At La Leche League meetings, you can find the support of other mothers who understand that it’s both normal and healthy for children to sustain breastfeeding, but also that a child moves on from breastfeeding and can use his mother’s help to do so.

All mothers and babies are different and there are no prizes to be won for breastfeeding the longest.


References

1. Mead, M. and Newton, N. Cultural Patterns of Perinatal Behaviour in Childbearing: Its Social and Psychological Aspects. Baltimore, Maryland: Williams & Wilkins Company 1967.

2. World Health Organization, Unicef Global strategy for infant and young child feeding (2003).

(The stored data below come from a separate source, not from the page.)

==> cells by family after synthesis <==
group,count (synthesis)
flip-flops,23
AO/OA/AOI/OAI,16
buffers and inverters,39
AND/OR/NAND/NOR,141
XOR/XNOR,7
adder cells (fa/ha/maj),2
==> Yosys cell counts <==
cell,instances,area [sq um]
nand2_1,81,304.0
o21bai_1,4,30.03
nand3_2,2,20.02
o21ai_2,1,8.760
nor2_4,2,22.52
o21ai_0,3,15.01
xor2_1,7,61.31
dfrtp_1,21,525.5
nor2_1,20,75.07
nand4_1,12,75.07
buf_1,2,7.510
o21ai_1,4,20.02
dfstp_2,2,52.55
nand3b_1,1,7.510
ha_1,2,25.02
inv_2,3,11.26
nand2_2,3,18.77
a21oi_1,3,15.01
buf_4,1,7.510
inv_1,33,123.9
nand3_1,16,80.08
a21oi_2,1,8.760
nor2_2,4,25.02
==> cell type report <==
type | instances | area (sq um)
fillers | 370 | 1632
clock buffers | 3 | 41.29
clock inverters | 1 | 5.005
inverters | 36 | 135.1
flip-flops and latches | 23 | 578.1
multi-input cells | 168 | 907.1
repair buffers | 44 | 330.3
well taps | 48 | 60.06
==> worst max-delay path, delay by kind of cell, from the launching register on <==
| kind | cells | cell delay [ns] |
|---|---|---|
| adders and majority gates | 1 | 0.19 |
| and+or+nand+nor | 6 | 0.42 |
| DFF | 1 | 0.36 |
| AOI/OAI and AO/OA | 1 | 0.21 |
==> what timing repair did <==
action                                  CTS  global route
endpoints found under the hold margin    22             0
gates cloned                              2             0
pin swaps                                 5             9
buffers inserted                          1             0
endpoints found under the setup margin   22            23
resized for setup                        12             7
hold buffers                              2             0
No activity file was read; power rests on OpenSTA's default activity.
File: src/rtl/sercfg_pkg.sv
// Package: shared widths, register addresses, field positions and the
// decoded configuration record of the serial configuration port.
package sercfg_pkg;
    localparam int ADDR_W = 5;
    localparam int DATA_W = 11;
    localparam int WORD_W = ADDR_W + DATA_W;
    localparam int FINE_W = 3;
    localparam int FINE_MAX = 6;

    typedef logic [ADDR_W-1:0] addr_t;
    typedef logic [DATA_W-1:0] data_t;

    // Addresses the block decodes; 0x00 and the override position are fixed.
    localparam addr_t ADDR_SRST = 5'h00;
    localparam addr_t ADDR_PWR  = 5'h0A;
    localparam addr_t ADDR_MODE = 5'h0D;

    // Field positions inside the mode register.
    localparam int B_GAIN = 0;
    localparam int B_LANE = 1;   // two bits
    localparam int B_LSB  = 3;
    localparam int B_OBIN = 4;
    localparam int B_FINE = 5;   // FINE_W bits
    localparam int B_OVR  = 10;
    // Field positions inside the power register.
    localparam int B_PD   = 0;
    localparam int B_PAT  = 8;   // two bits
    localparam int B_SRST = 0;

    // Stored register fields.
    typedef struct packed {
        logic              ovr;
        logic              gain;
        logic [1:0]        lane;
        logic              lsb;
        logic              obin;
        logic [FINE_W-1:0] fine;
        logic              pd;
        logic [1:0]        pat;
    } regs_t;

    // Resolved configuration presented at the outputs.
    typedef struct packed {
        logic              coarse_gain;
        logic [FINE_W-1:0] fine_gain;
        logic [1:0]        lane_mode;
        logic              lsb_first;
        logic              offset_bin;
        logic [1:0]        pattern;
        logic              powerdown;
        logic              override;
    } cfg_t;
endpackage

File: src/rtl/sercfg_shift.sv
// Module: serial word assembler.
// Finds falling edges of sclk in the clk domain and shifts sdata in while
// sen is low. It emits one word strobe on every 16th fall of a window.
// Assumes sen/sclk/sdata are synchronous to clk and that each sclk level
// lasts at least one clk cycle.
module sercfg_shift
    import sercfg_pkg::*;
#(
    parameter int W = WORD_W
) (
    input  logic         clk,
    input  logic         rst_n,
    input  logic         sen,
    input  logic         sclk,
    input  logic         sdata,
    output logic         word_vld,
    output logic [W-1:0] word
);
    localparam int CNT_W = $clog2(W);
    localparam logic [CNT_W-1:0] LAST = CNT_W'(W - 1);

    logic             sclk_q;
    logic [CNT_W-1:0] cnt_q;
    logic [W-2:0]     shreg_q;
    logic             fall;

    // A qualifying edge: sclk was high last cycle, is low now, window open.
    assign fall = sclk_q & ~sclk & ~sen;

    // Remember the previous sclk level for edge detection.
    always_ff @(posedge clk) begin
        if (!rst_n) sclk_q <= 1'b0;
        else        sclk_q <= sclk;
    end

    // Bit counter and shift register; a high enable restarts alignment.
    always_ff @(posedge clk) begin
        if (!rst_n) begin
            cnt_q   <= '0;
            shreg_q <= '0;
        end else if (sen) begin
            cnt_q   <= '0;
        end else if (fall) begin
            shreg_q <= {shreg_q[W-3:0], sdata};
            cnt_q   <= (cnt_q == LAST) ? '0 : cnt_q + 1'b1;
        end
    end

    // Present a completed word for one cycle.
    always_ff @(posedge clk) begin
        if (!rst_n) begin
            word_vld <= 1'b0;
            word     <= '0;
        end else begin
            word_vld <= fall && (cnt_q == LAST);
            if (fall && (cnt_q == LAST)) word <= {shreg_q, sdata};
        end
    end

    a_r1_idle_count: assert property (@(posedge clk) disable iff (!rst_n)
        sen |=> (cnt_q == '0));
    a_r3_single_strobe: assert property (@(posedge clk) disable iff (!rst_n)
        word_vld |=> !word_vld);
endmodule

File: src/rtl/sercfg_regs.sv
// Module: configuration register file.
// Decodes each assembled word into address and data and updates the
// addressed register. It also handles the hardware reset and the
// self-clearing software reset. Unknown addresses are dropped.
module sercfg_regs
    import sercfg_pkg::*;
(
    input  logic          clk,
    input  logic          rst_n,
    input  logic          hw_rst,
    input  logic          word_vld,
    input  logic [WORD_W-1:0] word,
    output regs_t         regs_q
);
    addr_t addr;
    data_t data;
    logic  hit_mode, hit_pwr, hit_srst;
    logic  srst_q;
    logic  clr;

    assign addr     = word[WORD_W-1:DATA_W];
    assign data     = word[DATA_W-1:0];
    assign hit_mode = word_vld && (addr == ADDR_MODE);
    assign hit_pwr  = word_vld && (addr == ADDR_PWR);
    assign hit_srst = word_vld && (addr == ADDR_SRST) && data[B_SRST];
    assign clr      = !rst_n || hw_rst || srst_q;

    // Software reset flag: set by a write, cleared on the following cycle.
    always_ff @(posedge clk) begin
        if (!rst_n || hw_rst) srst_q <= 1'b0;
        else if (srst_q)      srst_q <= 1'b0;
        else                  srst_q <= hit_srst;
    end

    // Mode register fields.
    always_ff @(posedge clk) begin
        if (clr) begin
            regs_q.ovr  <= 1'b0;
            regs_q.gain <= 1'b0;
            regs_q.lane <= '0;
            regs_q.lsb  <= 1'b0;
            regs_q.obin <= 1'b0;
            regs_q.fine <= '0;
        end else if (hit_mode) begin
            regs_q.ovr  <= data[B_OVR];
            regs_q.gain <= data[B_GAIN];
            regs_q.lane <= data[B_LANE +: 2];
            regs_q.lsb  <= data[B_LSB];
            regs_q.obin <= data[B_OBIN];
            regs_q.fine <= data[B_FINE +: FINE_W];
        end
    end

    // Power and pattern register fields.
    always_ff @(posedge clk) begin
        if (clr) begin
            regs_q.pd  <= 1'b0;
            regs_q.pat <= '0;
        end else if (hit_pwr) begin
            regs_q.pd  <= data[B_PD];
            regs_q.pat <= data[B_PAT +: 2];
        end
    end

    a_r7_self_clear: assert property (@(posedge clk) disable iff (!rst_n)
        srst_q |=> !srst_q);
    a_r7_defaults: assert property (@(posedge clk) disable iff (!rst_n)
        srst_q |=> (regs_q == '0));
    a_r6_hw_defaults: assert property (@(posedge clk) disable iff (!rst_n)
        hw_rst |=> (regs_q == '0));
    a_r10_unmapped: assert property (@(posedge clk) disable iff (!rst_n)
        (word_vld && !hw_rst && !srst_q && addr != ADDR_MODE
         && addr != ADDR_PWR && addr != ADDR_SRST) |=> $stable(regs_q));
endmodule
$ cat src/rtl/ring_matmul_mac.sv
// Pipelined signed multiply-accumulate unit.
// Accepts one operand pair per cycle. The product passes through LAT
// registers and is then added into an accumulator. On the last term of a
// dot product it emits a write of the finished sum to the given slot.
// Assumes LAT >= 2 and AW >= 2*DW, and that the terms arrive in order.
module ring_matmul_mac #(
    parameter int DW  = 8,
    parameter int AW  = 20,
    parameter int LAT = 9,
    parameter int IW  = 2
) (
    input  logic                 clk,
    input  logic                 rst_n,
    input  logic                 in_vld,
    input  logic                 in_first,
    input  logic                 in_last,
    input  logic [IW-1:0]        in_slot,
    input  logic signed [DW-1:0] in_a,
    input  logic signed [DW-1:0] in_b,
    output logic                 wr_en,
    output logic [IW-1:0]        wr_slot,
    output logic signed [AW-1:0] wr_val
);
    localparam int PW = 2 * DW;

    logic signed [PW-1:0] prod_q  [LAT];
    logic                 vld_q   [LAT];
    logic                 first_q [LAT];
    logic                 last_q  [LAT];
    logic [IW-1:0]        slot_q  [LAT];
    logic signed [AW-1:0] acc_q;
    logic signed [PW-1:0] mul;
    logic signed [AW-1:0] prod_ext;
    logic signed [AW-1:0] acc_next;

    assign mul      = in_a * in_b;
    assign prod_ext = AW'(prod_q[LAT-1]);
    assign acc_next = first_q[LAT-1] ? prod_ext : acc_q + prod_ext;

    // Product pipeline: stage 0 captures the product, later stages delay it.
    always_ff @(posedge clk) begin
        if (!rst_n) begin
            for (int s = 0; s < LAT; s++) begin
                prod_q[s]  <= '0;
                vld_q[s]   <= 1'b0;
                first_q[s] <= 1'b0;
                last_q[s]  <= 1'b0;
                slot_q[s]  <= '0;
            end
        end else begin
            prod_q[0]  <= mul;
            vld_q[0]   <= in_vld;
            first_q[0] <= in_first;
            last_q[0]  <= in_last;
            slot_q[0]  <= in_slot;
            for (int s = 1; s < LAT; s++) begin
                prod_q[s]  <= prod_q[s-1];
                vld_q[s]   <= vld_q[s-1];
                first_q[s] <= first_q[s-1];
                last_q[s]  <= last_q[s-1];
                slot_q[s]  <= slot_q[s-1];
            end
        end
    end

    // Accumulator: restarts on the first term of each dot product.
    always_ff @(posedge clk) begin
        if (!rst_n)                acc_q <= '0;
        else if (vld_q[LAT-1])     acc_q <= acc_next;
    end

    assign wr_en   = vld_q[LAT-1] && last_q[LAT-1];
    assign wr_slot = slot_q[LAT-1];
    assign wr_val  = acc_next;

endmodule
$ cat config.mk
export PLATFORM = sky130hd
export DESIGN_NAME = blksync_detector
export DESIGN_NICKNAME = d
export VERILOG_FILES = /design/src/rtl/blksync_pkg.sv /design/src/rtl/bsd_correlator.sv /design/src/rtl/bsd_position.sv /design/src/rtl/bsd_protect.sv /design/src/rtl/blksync_detector.sv
export SDC_FILE = /design/constraint.sdc
export NUM_CORES = 1
export LEC_CHECK = 0
export ABC_AREA = 1
export BUFFER_PORTS_ARGS = -buffer_cell sky130_fd_sc_hd__buf_2
export CORE_MARGIN = 2
export CORE_UTILIZATION = 45
export DETAILED_ROUTE_END_ITERATION = 10
export GPL_ROUTABILITY_DRIVEN = 1
export SYNTH_ARGS = -nofsm -noshare
export SYNTH_HDL_FRONTEND = slang
export SYNTH_SLANG_ARGS = --single-unit
$ cat constraint.sdc
create_clock -name clk -period 11.7 [get_ports clk]
set_clock_uncertainty 0.1 [all_clocks]
set_input_delay 1.755 -clock clk [delete_from_list [all_inputs] [get_ports clk]]
set_output_delay 1.755 -clock clk [all_outputs]
set_load 0.01 [all_outputs]
$ cat src/rtl/blksync_pkg.sv
package blksync_pkg;
  localparam int CODE_W    = 16;
  localparam int NUM_CODES = 4;
  localparam int FIELD_W   = 4;
  // index 0 in the low bits
  localparam logic [NUM_CODES*CODE_W-1:0] CODE_SET =
    {16'hA3C5, 16'h5C3A, 16'hC5A3, 16'h3A5C};
  localparam logic [2*FIELD_W-1:0] TOL_DEFAULT  = 8'h22;
  localparam logic [2*FIELD_W-1:0] PROT_DEFAULT = 8'h17;
  typedef enum logic {ST_HUNT = 1'b0, ST_LOCK = 1'b1} sync_state_t;
endpackage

3. Brown, K. et al. Effects of common illnesses on infants’ energy intake from breast milk and other foods during longitudinal community-based studies in Huascar (Lima) Peru. American Journal of Clinical Nutrition. 1990; 52:1005–1013.

4. World Health Organization Evidence of long-term effects of breastfeeding: systematic reviews and meta-analyses. Geneva, 2007.

5. World Health Organization Summary of evidence in support of the revised WHO principles and recommendations on HIV and infant feeding. Geneva, 2010.

6. WHO/PAHO. Guiding principles for complementary feeding of the breastfed child. Washington, DC, Pan American Health Organization, 2003.

7. The World Health Organization Indicators for assessing infant and young child feeding practices Part III: country profiles.  http://nutritioncluster.net/wp-content/uploads/sites/4/2013/12/IYCFE_WHO_Part3_eng.pdf

8. Engle P., Bentley M., et al. The role of care in nutrition programmes: current research and a research agenda. Proc Nutr Soc 2000;59:25-35.

9. Dewey K. Nutrition, growth and complementary feeding of the breastfed infant. Ped Clin N Amer 2001;48:87-104.

10. Ferguson, D. et al. Breastfeeding and subsequent social adjustment in six- to eight-year-old children. J Child Psychol Psychiatr Allied Discip 1987; 28:378-86.